Out-Law News 4 min. read

'Regulatory tsunami' driving 'fear of failure' culture in British business

Businesses in Britain are more reluctant to take the risks necessary to succeed in a global marketplace because they have a fear of failure, a prominent UK businesswoman has said.

Johanna Waterous CBE, who sits on the boards of a number of UK businesses, including as a senior independent director at Rexam and RSA Insurance and as a non-executive director at Wm Morrison, said the fear of failure stems from the strict regulatory landscape in which they operate, which she said is having a direct impact on business decision making.

"The regulatory tsunami across corporate Britain means that listed company boards  are afraid to fail," Waterous said in a lecture that is part of the Horizon series run by Pinsent Masons, the law firm behind Out-Law.com. "It feels like traps are being set. I genuinely worry that the environment of doing business in the UK is all about 'don't make a mistake' and that does not reward calculated risk taking or the bold decisions which are necessary to succeed."

In her talk, Waterous said that the true strength of a company's board is not known until times of trouble. Boards can ensure they accord to the UK's corporate governance code, stress test their strategy, understand and adopt best practices, engage in succession planning and embrace diversity, but little can prepare them for when a crisis hits, she said.

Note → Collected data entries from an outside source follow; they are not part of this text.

File: config.mk
export PLATFORM = sky130hd
export DESIGN_NAME = dot_result_unpack
export DESIGN_NICKNAME = d
export VERILOG_FILES = /design/src/rtl/dot_result_unpack.sv
export SDC_FILE = /design/constraint.sdc
export NUM_CORES = 1
export LEC_CHECK = 0
export ABC_AREA = 1
export CAP_MARGIN = 20
export CORE_MARGIN = 2
export CORE_UTILIZATION = 45
export CTS_CLUSTER_SIZE = 14
export DETAILED_ROUTE_END_ITERATION = 6
export PLACE_DENSITY = 0.78
export SETUP_SLACK_MARGIN = 0.5
export SLEW_MARGIN = 20
export SYNTH_ARGS = -nofsm -noshare
export SYNTH_HDL_FRONTEND = slang
export SYNTH_SLANG_ARGS = --single-unit
File: constraint.sdc
create_clock -name clk -period 4.45 [get_ports clk]
set_input_delay 0.445 -clock clk [delete_from_list [all_inputs] [get_ports clk]]
set_output_delay 0.445 -clock clk [all_outputs]
set_load 0.01 [all_outputs]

Waterous said: "Corporate crises take many forms. They are never the one you have been planning for. They never happen when you expect.. Dealing with the expected is easy. You do not earn respect from sitting on board when it is business as usual."

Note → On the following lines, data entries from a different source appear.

===== src/rtl/bus_xfer_controller_pkg.sv =====
// Shared encodings for the bus transfer controller: FSM states, grant codes and slave indices.
package bus_xfer_controller_pkg;

    typedef enum logic [1:0] {
        ST_IDLE   = 2'b00,
        ST_ACCESS = 2'b01,
        ST_RESP   = 2'b10
    } state_t;

    localparam logic [1:0] GRANT_M1 = 2'b10;
    localparam logic [1:0] GRANT_M2 = 2'b01;

    localparam logic [1:0] SLV0 = 2'd0;
    localparam logic [1:0] SLV1 = 2'd1;
    localparam logic [1:0] SLV2 = 2'd2;
    localparam logic [1:0] SLV3 = 2'd3;

    function automatic logic [3:0] slave_onehot(input logic [1:0] idx);
        logic [3:0] oh;
        oh = '0;
        unique case (idx)
            SLV0: oh = 4'b0001;
            SLV1: oh = 4'b0010;
            SLV2: oh = 4'b0100;
            SLV3: oh = 4'b1000;
            default: oh = '0;
        endcase
        return oh;
    endfunction

endpackage


===== src/rtl/bus_xfer_controller_timer.sv =====
// Watchdog for the ACCESS phase: counts cycles without ready, flags expiry on the
// TIMEOUT-th such cycle, saturates instead of wrapping.
module xfer_timeout_timer #(
    parameter int TIMEOUT = 15,
    parameter int CNT_W   = 4
) (
    input  logic clk,
    input  logic reset,
    input  logic clear,
    input  logic enable,
    output logic expire
);

    localparam logic [CNT_W-1:0] LAST = CNT_W'(TIMEOUT - 1);
    localparam logic [CNT_W-1:0] MAX  = CNT_W'(TIMEOUT);

    logic [CNT_W-1:0] count;

    always_ff @(posedge clk or posedge reset) begin
        if (reset) begin
            count <= '0;
        end else if (clear) begin
            count <= '0;
        end else if (enable && (count != MAX)) begin
            count <= count + 1'b1;
        end
    end

    // Expiry is combinational so the edge that would reach TIMEOUT is the one that ends ACCESS.
    assign expire = enable && (count >= LAST);

endmodule


===== src/rtl/bus_xfer_controller.sv =====
// Sequences one granted master request onto the shared slave bus, waits for the
// selected slave's ready under a watchdog, and returns a one-cycle done to the owner.
module bus_xfer_controller
    import bus_xfer_controller_pkg::*;
#(
    parameter int ADDR_W  = 8,
    parameter int DATA_W  = 8,
    parameter int TIMEOUT = 15,
    parameter int CNT_W   = 4
) (
    input  logic                  clk,
    input  logic                  reset,
    input  logic [1:0]            grant,
    input  logic [1:0]            m_valid,
    input  logic [1:0]            m_we,
    input  logic [2*ADDR_W-1:0]   m_addr,
    input  logic [2*DATA_W-1:0]   m_wdata,
    output logic [1:0]            m_done,
    output logic                  m_err,
    output logic [DATA_W-1:0]     m_rdata,
    output logic                  busy,
    output logic [3:0]            s_sel,
    output logic                  s_we,
    output logic [ADDR_W-1:0]     s_addr,
    output logic [DATA_W-1:0]     s_wdata,
    input  logic [4*DATA_W-1:0]   s_rdata,
    input  logic [3:0]            s_ready
);

    state_t state, state_nxt;

    logic              owner, owner_nxt;   // 1 = master1, 0 = master2
    logic              busy_nxt;
    logic [3:0]        s_sel_nxt;
    logic              s_we_nxt;
    logic [ADDR_W-1:0] s_addr_nxt;
    logic [DATA_W-1:0] s_wdata_nxt;
    logic [1:0]        m_done_nxt;
    logic              m_err_nxt;
    logic [DATA_W-1:0] m_rdata_nxt;

    logic              accept;
    logic              req_owner;
    logic              req_we;
    logic [ADDR_W-1:0] req_addr;
    logic [DATA_W-1:0] req_wdata;

    logic [1:0]        sel_idx;
    logic              sel_ready;
    logic [DATA_W-1:0] sel_rdata;
    logic              tmr_clear;
    logic              tmr_enable;
    logic              tmr_expire;

    assign accept    = ((grant == GRANT_M1) && m_valid[1]) || ((grant == GRANT_M2) && m_valid[0]);
    assign req_owner = grant[1];
    assign req_we    = req_owner ? m_we[1] : m_we[0];
    assign req_addr  = req_owner ? m_addr[2*ADDR_W-1:ADDR_W]  : m_addr[ADDR_W-1:0];
    assign req_wdata = req_owner ? m_wdata[2*DATA_W-1:DATA_W] : m_wdata[DATA_W-1:0];

    // The held slave address doubles as the latched request address during ACCESS.
    assign sel_idx   = s_addr[ADDR_W-1 -: 2];
    assign sel_ready = s_ready[sel_idx];
    assign sel_rdata = s_rdata[int'(sel_idx)*DATA_W +: DATA_W];

    assign tmr_clear  = (state != ST_ACCESS);
    assign tmr_enable = (state == ST_ACCESS) && !sel_ready;

    xfer_timeout_timer #(
        .TIMEOUT (TIMEOUT),
        .CNT_W   (CNT_W)
    ) u_timer (
        .clk    (clk),
        .reset  (reset),
        .clear  (tmr_clear),
        .enable (tmr_enable),
        .expire (tmr_expire)
    );

    always_comb begin
        state_nxt   = state;
        owner_nxt   = owner;
        busy_nxt    = busy;
        s_sel_nxt   = s_sel;
        s_we_nxt    = s_we;
        s_addr_nxt  = s_addr;
        s_wdata_nxt = s_wdata;
        m_done_nxt  = '0;
        m_err_nxt   = m_err;
        m_rdata_nxt = m_rdata;
        unique case (state)
            ST_IDLE: begin
                if (accept) begin
                    state_nxt   = ST_ACCESS;
                    owner_nxt   = req_owner;
                    busy_nxt    = 1'b1;
                    s_sel_nxt   = slave_onehot(req_addr[ADDR_W-1 -: 2]);
                    s_we_nxt    = req_we;
                    s_addr_nxt  = req_addr;
                    s_wdata_nxt = req_wdata;
                end
            end
            ST_ACCESS: begin
                // Ready is tested first so a ready on the expiry edge still returns data.
                if (sel_ready || tmr_expire) begin
                    state_nxt   = ST_RESP;
                    s_sel_nxt   = '0;
                    s_we_nxt    = 1'b0;
                    s_addr_nxt  = '0;
                    s_wdata_nxt = '0;
                    m_done_nxt  = owner ? 2'b10 : 2'b01;
                    m_err_nxt   = !sel_ready;
                    m_rdata_nxt = (sel_ready && !s_we) ? sel_rdata : '0;
                end
            end
            ST_RESP: begin
                state_nxt   = ST_IDLE;
                busy_nxt    = 1'b0;
                m_err_nxt   = 1'b0;
                m_rdata_nxt = '0;
            end
            default: begin
                state_nxt   = ST_IDLE;
                busy_nxt    = 1'b0;
                s_sel_nxt   = '0;
                s_we_nxt    = 1'b0;
                s_addr_nxt  = '0;
                s_wdata_nxt = '0;
                m_err_nxt   = 1'b0;
                m_rdata_nxt = '0;
            end
        endcase
    end

    always_ff @(posedge clk or posedge reset) begin
        if (reset) begin
            state   <= ST_IDLE;
            owner   <= 1'b0;
            busy    <= 1'b0;
            s_sel   <= '0;
            s_we    <= 1'b0;
            s_addr  <= '0;
            s_wdata <= '0;
            m_done  <= '0;
            m_err   <= 1'b0;
            m_rdata <= '0;
        end else begin
            state   <= state_nxt;
            owner   <= owner_nxt;
            busy    <= busy_nxt;
            s_sel   <= s_sel_nxt;
            s_we    <= s_we_nxt;
            s_addr  <= s_addr_nxt;
            s_wdata <= s_wdata_nxt;
            m_done  <= m_done_nxt;
            m_err   <= m_err_nxt;
            m_rdata <= m_rdata_nxt;
        end
    end

endmodule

Boards must earn trust from consumers before a crisis hits, because businesses cannot earn that trust during a crisis period, she said. This is particularly true in the social media age, which forces boards to make statements and take decisions in a matter of hours rather than days as was  the case when they had only to worry about reports on TV and in newspapers.

"The majority of consumers don't trust big corporations," Waterous said. "You get trust because you act with integrity, say what you are going to do and do what you said you’d do consistently, over time. What you say and do in a crisis is cashing in cookies of trust that you may have baked earlier. People will say anything on social media. And other people believe it! How you control the narrative in a crisis is hard. You can't wait for a crisis. If you are not building trust and understanding  your reputation,  individually and  corporately during business as usual, then you are ill equipped to communicate credibly in times of trouble."

Waterous said that board members must take time to get to know their investors before a crisis hits. "The CEO and CFO see the top investors, but most of the board don’t have direct line of sight. Don't leave it to a crisis to get to know your investors," Waterous said. " To have big institutional investors backing you behind the scenes is incredibly powerful. Investors will talk to one another. Understanding that dynamic is very important."

Waterous said the hardest decision any board makes is whether and when to back the chief executive. She said that the decision will ultimately come down to "a judgment call" by the board on whether the person is the right person to secure the success of the business in the medium to longer term.

"Chaos loves a vacuum," she said. "When you are leaderless  competitors turn  up the dial, your top talent can be more easily poached, regulators "get nervous". In addition, "the genius talent is never just waiting outside to take over" from departing CEOs. "Talent in an emergency is hard to find and expensive", she said.

"A gap in leadership is sometimes the most dangerous condition” Wateorus said. "To pull the trigger on your CEO or chairman is by far the most difficult decision you will ever take. There are no rules in the corporate governance code on how to do it. It is  a judgment call."

Two of the main challenges of a board is to avoid "group think" and anchoring on previous decisions, Waterous said. Diversity of perspective and objective, independent challenge are critical to avoid these traps.

However, Waterous said that she did not agree that quotas on the number of women or minority groups on boards was the best way to achieve that diversity.

Waterous said: "I believe in diversity of experience, expertise and perspectives. I also believe in diversity of risk appetite – that is really valuable on a board. How do you open up  the board to challenge previous decisions which may have got you into trouble in the first place? You need diversity. Men, women, pandas, I don't really care. What counts  is diversity of perspectives."

Corporate law expert Martin Webster of Pinsent Masons, the law firm behind Out-Law.com, said: "When the financial crisis hit one of the UK government's responses was to get Sir David Walker who is now chair of Barclays to do a report into corporate governance failings at financial institutions. One of things he came out very clearly about was that this idea of diversity had gone too far and that we needed bankers on boards. Certainly the regulators have gone down that route as well – as a non-executive director for a financial institution you get quizzed quite closely about what you know about the business and the sector."

"My fear is that there is the risk you're going to lose that broader diversity if you go too far down that line. So I don’t think it is always fair to criticise boards and individual non-executives where they have never worked in that sector before. Of course people need to be recruited on the basis of what they are going to bring to a business but that needs to be seen in a wider light and so I'm very much in favour of diversity but in that very general sense," he said.